Most economic problems come with obvious solutions. Recession? Cut rates and spend. Inflation? Raise rates and tighten. Stagflation offers no such comfort. It is the economic equivalent of a patient presenting with both a fever and hypothermia—treat one symptom and you worsen the other.

The term itself is a portmanteau of stagnation and inflation, coined in the 1960s by British politician Iain Macleod. But the concept achieved infamy in the 1970s, when the United States and much of the Western world experienced something economists had long considered theoretically impossible: prices rising rapidly even as unemployment climbed and growth collapsed.

Why it breaks the rules

Conventional macroeconomic theory, particularly the Phillips Curve framework that dominated mid-century thinking, assumed an inverse relationship between inflation and unemployment. Policymakers could choose their poison—tolerate higher inflation to achieve lower unemployment, or accept joblessness to tame prices. Stagflation revealed this as a dangerous oversimplification.

The mechanism typically involves a supply shock—an external disruption that simultaneously reduces economic output and raises costs. The oil embargo of 1973 remains the canonical example: petroleum prices quadrupled in months, making everything from manufacturing to transportation more expensive while simultaneously choking economic activity. Businesses faced higher input costs and weaker demand at once.

The policy trap

Central bankers confronting stagflation face an impossible choice. Raising interest rates to combat inflation will deepen the economic slump and push more workers into unemployment. Lowering rates to stimulate growth risks letting inflation spiral further. Fiscal stimulus runs into the same wall—government spending might boost activity but also feeds price pressures.
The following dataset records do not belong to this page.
$ cat src/rtl/sdspi_word_loader.sv
// sdspi_word_loader: packs the SD file-reader byte stream into WORD_BYTES-wide words
// and writes them to consecutive addresses from BASE_ADDR through a small word FIFO.
module sdspi_word_loader #(
    parameter int                WORD_BYTES = 4,
    parameter int                ADDR_W     = 32,
    parameter logic [ADDR_W-1:0] BASE_ADDR  = '0,
    parameter int unsigned       LOAD_BYTES = 65536,
    parameter int                FIFO_DEPTH = 4,
    parameter bit                BIG_ENDIAN = 1'b0,
    localparam int               DW         = 8 * WORD_BYTES
) (
    input  logic              clk27mhz,
    input  logic              reset,
    input  logic              start,
    input  logic              in_valid,
    input  logic [7:0]        in_byte,
    input  logic              in_last,
    output logic              mem_valid,
    output logic [ADDR_W-1:0] mem_addr,
    output logic [DW-1:0]     mem_data,
    input  logic              mem_ready,
    output logic              busy,
    output logic              done,
    output logic              overflow,
    output logic [31:0]       byte_count,
    output logic [31:0]       checksum
);

    localparam int          LANE_W     = (WORD_BYTES > 1) ? $clog2(WORD_BYTES) : 1;
    localparam int          PTR_W      = $clog2(FIFO_DEPTH);
    localparam int          CNT_W      = PTR_W + 1;
    localparam logic [31:0] LOAD_LIMIT = 32'(LOAD_BYTES);

    typedef enum logic [1:0] {S_IDLE, S_LOAD, S_FLUSH, S_DONE} state_t;

    state_t            state;
    logic [LANE_W-1:0] lane;
    logic [DW-1:0]     pack_reg;
    logic [DW-1:0]     pack_next;
    logic [ADDR_W-1:0] wr_addr;

    logic [DW-1:0]     fifo_mem [FIFO_DEPTH];
    logic [PTR_W-1:0]  fifo_wr_ptr;
    logic [PTR_W-1:0]  fifo_rd_ptr;
    logic [CNT_W-1:0]  fifo_count;

    logic start_ok;
    logic accept;
    logic word_done;
    logic flush_push;
    logic push;
    logic pop;
    logic fifo_full;
    logic fifo_empty;
    logic push_ok;
    logic [DW-1:0] push_word;

    assign start_ok   = start && (state == S_IDLE || state == S_DONE);
    assign accept     = (state == S_LOAD) && in_valid && (byte_count < LOAD_LIMIT);
    assign word_done  = accept && (lane == LANE_W'(WORD_BYTES - 1));
    // A partially filled packer is pushed on the first FLUSH cycle; unused lanes are already zero.
    assign flush_push = (state == S_FLUSH) && (lane != '0);
    assign push       = word_done || flush_push;
    assign fifo_empty = (fifo_count == '0);
    assign fifo_full  = (fifo_count == CNT_W'(FIFO_DEPTH));
    assign pop        = !fifo_empty && mem_ready;
    assign push_ok    = push && (!fifo_full || pop);
    assign push_word  = flush_push ? pack_reg : pack_next;

    // NOTE: every variable assigned in always_comb gets a default first, so no latch is inferred.
    always_comb begin
        pack_next = pack_reg;
        for (int i = 0; i < WORD_BYTES; i++) begin
            if (lane == LANE_W'(i)) begin
                pack_next[(BIG_ENDIAN ? (WORD_BYTES - 1 - i) : i) * 8 +: 8] = in_byte;
            end
        end
    end

    // Outputs are forced to zero while the FIFO is empty so that reset shows all-zero outputs.
    assign mem_valid = !fifo_empty;
    assign mem_addr  = mem_valid ? wr_addr : '0;
    assign mem_data  = mem_valid ? fifo_mem[fifo_rd_ptr] : '0;

    // NOTE: sequential state uses non-blocking assignments only, so all flops update together.
    always_ff @(posedge clk27mhz or posedge reset) begin
        if (reset) begin
            state      <= S_IDLE;
            busy       <= 1'b0;
            done       <= 1'b0;
            overflow   <= 1'b0;
            byte_count <= '0;
            checksum   <= '0;
            lane       <= '0;
            pack_reg   <= '0;
            wr_addr    <= BASE_ADDR;
        end else begin
            case (state)
                S_IDLE, S_DONE: begin
                    if (start) begin
                        state      <= S_LOAD;
                        busy       <= 1'b1;
                        done       <= 1'b0;
                        overflow   <= 1'b0;
                        byte_count <= '0;
                        checksum   <= '0;
                        lane       <= '0;
                        pack_reg   <= '0;
                        wr_addr    <= BASE_ADDR;
                    end
                end
                S_LOAD: begin
                    if (accept) begin
                        byte_count <= byte_count + 32'd1;
                        checksum   <= checksum + {24'h0, in_byte};
                        if (word_done) begin
                            lane     <= '0;
                            pack_reg <= '0;
                        end else begin
                            lane     <= lane + LANE_W'(1);
                            pack_reg <= pack_next;
                        end
                        if (in_last || (byte_count + 32'd1 == LOAD_LIMIT)) begin
                            state <= S_FLUSH;
                        end
                    end
                end
                S_FLUSH: begin
                    if (lane != '0) begin
                        lane     <= '0;
                        pack_reg <= '0;
                    end else if (fifo_empty) begin
                        state <= S_DONE;
                        busy  <= 1'b0;
                        done  <= 1'b1;
                    end
                end
            endcase

            if (push && !push_ok) begin
                overflow <= 1'b1;
            end
            if (pop) begin
                wr_addr <= wr_addr + ADDR_W'(WORD_BYTES);
            end
        end
    end

    always_ff @(posedge clk27mhz or posedge reset) begin
        if (reset) begin
            fifo_wr_ptr <= '0;
            fifo_rd_ptr <= '0;
            fifo_count  <= '0;
        end else if (start_ok) begin
            fifo_wr_ptr <= '0;
            fifo_rd_ptr <= '0;
            fifo_count  <= '0;
        end else begin
            if (push_ok) begin
                fifo_wr_ptr <= fifo_wr_ptr + PTR_W'(1);
            end
            if (pop) begin
                fifo_rd_ptr <= fifo_rd_ptr + PTR_W'(1);
            end
            case ({push_ok, pop})
                2'b10:   fifo_count <= fifo_count + CNT_W'(1);
                2'b01:   fifo_count <= fifo_count - CNT_W'(1);
                default: fifo_count <= fifo_count;
            endcase
        end
    end

    // NOTE: the FIFO storage has no reset; the pointers and count define which entries are valid.
    always_ff @(posedge clk27mhz) begin
        if (push_ok) begin
            fifo_mem[fifo_wr_ptr] <= push_word;
        end
    end

endmodule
The eventual solution in the early 1980s was brutal: the Federal Reserve under Paul Volcker raised interest rates to punishing levels, deliberately inducing a severe recession to break inflationary expectations. Unemployment peaked above ten percent. The medicine worked, but the patient nearly died on the table.

The modern relevance

Stagflation remains rare because it requires specific conditions—typically a major supply disruption combined with policy mistakes or structural rigidities. But the ingredients appear periodically: energy price shocks, supply chain breakdowns, geopolitical disruptions to commodity flows. Each time, the question resurfaces: could it happen again?

The honest answer is yes, under the wrong circumstances. Economies remain vulnerable to external shocks that simultaneously constrain supply and raise costs. Climate disruptions affecting agricultural output, conflicts interrupting energy supplies, or pandemic-style breakdowns in global logistics could all, in theory, recreate the conditions.

Our take

Stagflation's real lesson is humility. It exposed the limits of technocratic economic management and the dangers of assuming policymakers always have adequate tools. The 1970s experience permanently complicated the confident Keynesian consensus that governments could fine-tune economies like thermostats. That skepticism, uncomfortable as it may be, remains valuable. Economic systems are complex, external shocks are unpredictable, and sometimes the honest answer to "what should we do?" is that every option is bad.